A SOLDIER from York who went absent without leave rather than return to Afghanistan has been jailed for nine months.

Lance Corporal Joe Glenton was sentenced at a military court in Colchester, Essex, yesterday, after admitting the AWOL charge. His mother, Sue Glenton, said she was “absolutely furious” at the Army’s treatment of her son and announced that he would be appealing against the sentence.

John Heawood, of York Against The War, described Glenton as a “martyr” for the courage he had shown in standing up for what he believed in.

The court martial heard how Glenton, who took part in an anti-war protest last October, went AWOL for 737 days after performing a seven-month tour of duty in Afghanistan in 2006, while serving with the Royal Logistic Corps. The hearing heard that when Glenton returned from Afghanistan he was ordered to go back to the conflict zone after nine months even though military guidelines suggest soldiers should not be deployed again within 18 months.

Mitigating, Nick Wrack said that when Glenton raised concerns about going back to Afghanistan, he suffered bullying and was called a “coward” and a “malingerer”.

Consultant psychiatrist Lars Davidsson told the court that Glenton, who was married to his wife, Clare, last year, may have been suffering from post traumatic stress disorder after his first stint in the war zone.

“He told me that when he was deployed in 2006 he felt guilty and useless,” he said.

“He told me of how he supplied coffins for the dead servicemen. He had dreams of coffins being lined up. When he got back he was drinking heavily and having sleeping problems. Sometimes he would have bad dreams and wake up screaming. He was agitated when he heard any loud bangs.”

Mr Wrack said that Glenton, of New Earswick, joined the army in 2004 with a “wave of enthusiasm”.

He said: “He was told that the troops’ presence in Afghanistan would improve the country, that democracy would be bought and that the position of women would improve. This motivated him to go. His experience and reality conflicted with what he had been told.

“More and more he began to see that the conflict in Afghanistan was wrong. He spoke out about it, perhaps in a bold fashion.”

Speaking to The Press after the hearing, Mr Heawood said: “Joe did what he did because this particular war, in his view, was unjust, illegal and counter-productive.

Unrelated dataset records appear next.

[src/rtl/spi_pkg.sv]
// Shared SPI initiator definitions: frame geometry, peripheral register map
// and the controller state encoding.
package spi_pkg;

    localparam int SPI_FRAME_W = 16;
    localparam int SPI_BIT_CNT_W = 5;

    localparam logic [6:0] ADDR_EN_OUT_7_0  = 7'd0;
    localparam logic [6:0] ADDR_EN_OUT_15_8 = 7'd1;
    localparam logic [6:0] ADDR_EN_PWM_7_0  = 7'd2;
    localparam logic [6:0] ADDR_EN_PWM_15_8 = 7'd3;
    localparam logic [6:0] ADDR_PWM_DUTY    = 7'd4;

    typedef enum logic [2:0] {
        ST_IDLE,
        ST_SETUP,
        ST_SHIFT,
        ST_HOLD,
        ST_GAP
    } spi_state_t;

    // Frame bit0 is the write flag and is shifted out first.
    function automatic logic [SPI_FRAME_W-1:0] spi_frame(
        input logic       wr,
        input logic [6:0] addr,
        input logic [7:0] data
    );
        return {data, addr, wr};
    endfunction

endpackage

[src/rtl/spi_clk_div.sv]
// Half-period timebase for sclk: one-cycle tick every CLK_DIV clocks while
// enabled, restarting from zero whenever the enable drops.
module spi_clk_div
    import spi_pkg::*;
#(
    parameter int CLK_DIV = 4
) (
    input  logic clk,
    input  logic rst,
    input  logic en,
    output logic tick
);

    localparam int CNT_W = (CLK_DIV > 1) ? $clog2(CLK_DIV) : 1;
    localparam logic [CNT_W-1:0] CNT_LAST = CNT_W'(CLK_DIV - 1);

    logic [CNT_W-1:0] cnt;

    always_ff @(posedge clk) begin
        if (rst || !en) begin
            cnt <= '0;
        end else if (cnt == CNT_LAST) begin
            cnt <= '0;
        end else begin
            cnt <= cnt + CNT_W'(1);
        end
    end

    assign tick = en && (cnt == CNT_LAST);

endmodule

[src/rtl/spi_controller.sv]
// SPI mode-0 register-write initiator: one 16-bit LSB-first frame per
// accepted request, with programmable cs setup and inter-frame gap.
//
// state    | meaning
// ---------+----------------------------------------------------------
// ST_IDLE  | cs high, req_ready high, waiting for a request
// ST_SETUP | cs low, sclk low, CS_SETUP cycles before the first rise
// ST_SHIFT | 16 sclk periods, copi advances on each falling edge
// ST_HOLD  | sclk low for CLK_DIV cycles with bit15 still on copi
// ST_GAP   | cs high again, CS_GAP cycles before the next request
module spi_controller
    import spi_pkg::*;
#(
    parameter int CLK_DIV  = 4,
    parameter int CS_SETUP = 4,
    parameter int CS_GAP   = 8
) (
    input  logic       clk,
    input  logic       rst,
    input  logic       req_valid,
    output logic       req_ready,
    input  logic       req_wr,
    input  logic [6:0] req_addr,
    input  logic [7:0] req_data,
    output logic       busy,
    output logic       done,
    output logic       sclk,
    output logic       cs,
    output logic       copi
);

    localparam int TMR_MAX = (CS_SETUP > CS_GAP) ? CS_SETUP : CS_GAP;
    localparam int TMR_W = $clog2(TMR_MAX + 1);
    localparam logic [TMR_W-1:0] SETUP_LOAD = TMR_W'(CS_SETUP - 1);
    localparam logic [TMR_W-1:0] GAP_LOAD = TMR_W'(CS_GAP - 1);
    localparam logic [SPI_BIT_CNT_W-1:0] BIT_LAST = SPI_BIT_CNT_W'(SPI_FRAME_W - 1);
    localparam logic [SPI_BIT_CNT_W-1:0] BIT_END = SPI_BIT_CNT_W'(SPI_FRAME_W);

    spi_state_t               state;
    logic [SPI_FRAME_W-1:0]   shreg;
    logic [SPI_BIT_CNT_W-1:0] bit_cnt;
    logic [TMR_W-1:0]         tmr;
    logic                     div_en;
    logic                     tick;

    assign div_en    = (state == ST_SHIFT) || (state == ST_HOLD);
    assign req_ready = (state == ST_IDLE);

    // shreg[0] is always the bit on the wire, so copi needs no extra mux.
    assign copi = shreg[0];

    spi_clk_div #(
        .CLK_DIV(CLK_DIV)
    ) u_clk_div (
        .clk (clk),
        .rst (rst),
        .en  (div_en),
        .tick(tick)
    );

    always_ff @(posedge clk) begin
        if (rst) begin
            state   <= ST_IDLE;
            cs      <= 1'b1;
            sclk    <= 1'b0;
            busy    <= 1'b0;
            done    <= 1'b0;
            shreg   <= '0;
            bit_cnt <= '0;
            tmr     <= '0;
        end else begin
            done <= 1'b0;
            case (state)
                ST_IDLE: begin
                    if (req_valid) begin
                        shreg   <= spi_frame(req_wr, req_addr, req_data);
                        cs      <= 1'b0;
                        busy    <= 1'b1;
                        bit_cnt <= '0;
                        tmr     <= SETUP_LOAD;
                        state   <= ST_SETUP;
                    end
                end
                ST_SETUP: begin
                    if (tmr == '0) begin
                        sclk  <= 1'b1;
                        state <= ST_SHIFT;
                    end else begin
                        tmr <= tmr - TMR_W'(1);
                    end
                end
                ST_SHIFT: begin
                    if (tick) begin
                        if (sclk) begin
                            sclk    <= 1'b0;
                            bit_cnt <= bit_cnt + SPI_BIT_CNT_W'(1);
                            // Bit15 stays on copi through the final low phase and HOLD.
                            if (bit_cnt != BIT_LAST) begin
                                shreg <= shreg >> 1;
                            end
                        end else if (bit_cnt == BIT_END) begin
                            state <= ST_HOLD;
                        end else begin
                            sclk <= 1'b1;
                        end
                    end
                end
                ST_HOLD: begin
                    if (tick) begin
                        cs    <= 1'b1;
                        done  <= 1'b1;
                        shreg <= '0;
                        tmr   <= GAP_LOAD;
                        state <= ST_GAP;
                    end
                end
                ST_GAP: begin
                    if (tmr == '0) begin
                        busy  <= 1'b0;
                        state <= ST_IDLE;
                    end else begin
                        tmr <= tmr - TMR_W'(1);
                    end
                end
                default: begin
                    state <= ST_IDLE;
                end
            endcase
        end
    end

endmodule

“He didn’t walk out because he was a soldier and didn’t want to go to war.

“He had been to war in Afghanistan and had experienced this war himself for a number of months and his reaction was that they were doing the Afghans more harm than good.”

Mrs Glenton said when she spoke to her son after the sentencing he was in a “defiant” mood and would continue to speak out against the conflict in Afghanistan.

She also said she believed her son had been made a “scapegoat” and spoke of her concern that he would not receive treatment for his PTSD while behind bars.

“A soldier who had gone AWOL for two years was recently given four months in prison, but Joe has been given nine months,” she said.

“He has been made a scapegoat for speaking out against the war, even though they said they were dropping those charges. I am so angry.”

Meanwhile, York MP Hugh Bayley declined to voice his opinion. He said: “These decisions need to be made by a court without influence from the Government or politicians and I therefore can’t comment on this individual case.”

How the Glenton case unfolded

June 11, 2007: Glenton is first discovered to be AWOL when he fails to return to Dalton Barracks in Abingdon, Oxfordshire.

June 16, 2009: Glenton hands himself in after two years and six days, during which he travelled to south east Asia and Australia. He is charged with desertion.

July 31, 2009: Glenton first hits the headlines after writing to Gordon Brown, calling for British troops to be brought home from Afghanistan. He was the first British soldier to speak out publicly against the conflict.

October 14, 2009: Glenton’s wife, Clare, says she is “astonished” by the world-wide support for her husband.

October 24, 2009: Glenton addresses thousands of Stop The War Coalition protestors in Hyde Park, London, as he becomes one of the first serving soldiers to attend an anti-war demonstration.

November 11, 2009: Glenton is arrested and charged with disobeying a direct order not to attend the anti-war protest. He is kept in military custody as he awaits trial.

November 12, 2009: Anti-war protesters descend on Whitehall in a show of support for Glenton.

December 12, 2009: Glenton is released from military custody, pending his court martial hearing.

January 1, 2010: Glenton’s lawyer reveals the soldier has been diagnosed with post traumatic stress disorder.

January 23, 2010: Glenton’s mother, Sue Glenton, attends a protest in York.

January 29, 2010: Glenton pleads guilty to going AWOL at his court martial hearing after military chiefs decide to drop a more serious allegation of desertion and the charges surrounding the part he played in the anti-war rally.

March 5, 2010: Glenton is sentenced to nine months in jail and reduced to the ranks.